Profiling Rails

This repo now has a dedicated profiling rail for join and overlay kernel work.

Intent

Provide one local entrypoint that reports stage-level wall-clock time, actual execution device, row flow, and Nsight-friendly range boundaries for the current join and overlay hot paths.

Request Signals

  • profiler

  • profiling

  • nsight

  • nvtx

  • benchmark rail

  • join profile

  • overlay profile

Open First

  • docs/testing/profiling-rails.md

  • scripts/profile_kernels.py

  • src/vibespatial/bench/profiling.py

  • src/vibespatial/bench/profile_rails.py

Verify

  • uv run python scripts/profile_kernels.py --kernel join --rows 1000 --tile-size 256

  • uv run python scripts/profile_kernels.py --kernel overlay --rows 500 --tile-size 256

  • uv run python scripts/check_docs.py --check

Risks

  • Reporting planned GPU selection instead of actual execution device hides CPU fallback costs and makes traces misleading.

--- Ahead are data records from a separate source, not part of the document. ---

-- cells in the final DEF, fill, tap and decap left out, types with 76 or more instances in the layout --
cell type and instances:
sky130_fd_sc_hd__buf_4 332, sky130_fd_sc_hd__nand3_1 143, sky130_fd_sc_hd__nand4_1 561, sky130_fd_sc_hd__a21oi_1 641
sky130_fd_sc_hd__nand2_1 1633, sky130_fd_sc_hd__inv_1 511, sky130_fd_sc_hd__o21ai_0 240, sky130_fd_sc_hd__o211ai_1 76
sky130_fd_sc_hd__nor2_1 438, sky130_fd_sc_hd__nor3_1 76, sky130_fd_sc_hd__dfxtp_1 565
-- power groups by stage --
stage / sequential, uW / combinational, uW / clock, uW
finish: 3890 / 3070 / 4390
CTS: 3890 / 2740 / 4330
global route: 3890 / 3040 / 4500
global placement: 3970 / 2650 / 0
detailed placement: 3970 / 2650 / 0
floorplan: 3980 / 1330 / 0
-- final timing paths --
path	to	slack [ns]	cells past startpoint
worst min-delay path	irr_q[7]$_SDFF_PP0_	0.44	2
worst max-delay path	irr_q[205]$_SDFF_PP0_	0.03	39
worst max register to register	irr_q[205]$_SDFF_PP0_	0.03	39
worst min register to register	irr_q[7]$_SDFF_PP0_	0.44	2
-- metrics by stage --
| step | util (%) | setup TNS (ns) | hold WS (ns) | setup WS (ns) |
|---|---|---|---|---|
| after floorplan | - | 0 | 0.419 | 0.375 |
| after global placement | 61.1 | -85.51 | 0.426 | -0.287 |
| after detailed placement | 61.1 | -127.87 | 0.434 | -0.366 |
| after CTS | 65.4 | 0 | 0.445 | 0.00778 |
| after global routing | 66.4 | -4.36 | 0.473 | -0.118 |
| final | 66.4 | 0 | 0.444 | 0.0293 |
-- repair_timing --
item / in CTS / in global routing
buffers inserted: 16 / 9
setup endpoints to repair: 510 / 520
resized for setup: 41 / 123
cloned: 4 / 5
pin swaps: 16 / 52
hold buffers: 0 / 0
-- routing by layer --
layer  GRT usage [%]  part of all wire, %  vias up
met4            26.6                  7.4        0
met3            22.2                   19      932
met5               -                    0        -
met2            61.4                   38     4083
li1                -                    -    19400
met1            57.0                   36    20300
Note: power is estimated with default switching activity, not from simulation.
[src/rtl/stat_mon_pkg.sv]
package stat_mon_pkg;
  typedef enum logic {TX_IDLE, TX_SEND} tx_state_e;

  function automatic int report_len(int tag_w, int bcnt_w, int fcnt_w);
    return (tag_w + bcnt_w + fcnt_w) / 8;
  endfunction
endpackage

[src/rtl/stat_keep_count.sv]
module stat_keep_count #(
  parameter int KEEP_W = 4,
  localparam int CNT_W = $clog2(KEEP_W + 1)
) (
  input  logic [KEEP_W-1:0] keep_i,
  output logic [CNT_W-1:0]  cnt_o
);
  always_comb begin
    cnt_o = '0;
    for (int i = 0; i < KEEP_W; i++) cnt_o = cnt_o + CNT_W'(keep_i[i]);
  end
endmodule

  • End-to-end timers alone blur sort, filter, and refine costs together.

  • Profiling rails that are not machine-readable are hard to diff and easy to ignore during performance regressions.

Entry Point

Run:

uv run python scripts/profile_kernels.py --kernel all --rows 10000

Available kernels:

  • join

  • overlay

  • all

Useful flags:

  • --rows

  • --join-rows

  • --overlay-rows

  • --tile-size

  • --repeat

  • --nvtx

Stage Contracts

The JSON trace must include stage categories that make the current execution shape obvious:

  • setup

  • sort

  • filter

  • refine

Join profiling currently records:

  • owned-buffer build

  • bounds computation

  • Morton sort

  • coarse candidate filter

  • predicate refine

  • output sort

Overlay profiling currently records:

  • owned-buffer build

  • segment extraction

  • segment MBR filter

  • exact intersection refine

  • reconstruction-event sort

Each stage reports:

  • device

  • elapsed_seconds

  • rows_in

  • rows_out

  • stage metadata such as pairs_examined, ambiguous_pairs, or tile_size

Trace Interpretation

Top-level selected_runtime is the device that actually executed the profiled stages. If metadata.planner_selected_runtime differs, the runtime planner would prefer GPU on this machine but the current implementation surface still executed on CPU.

This distinction is intentional. The profiling rail is meant to explain real execution, not aspirational dispatch.

NVTX

When the optional nvtx Python package is installed, the rail emits NVTX ranges per stage when --nvtx is passed. That makes the same stage boundaries visible inside external profilers such as Nsight Systems.

Example:

nsys profile --trace=cuda,nvtx uv run python scripts/profile_kernels.py --kernel all --rows 10000 --nvtx

The JSON trace remains the source of truth inside the repo. NVTX is an external augmentation, not a replacement.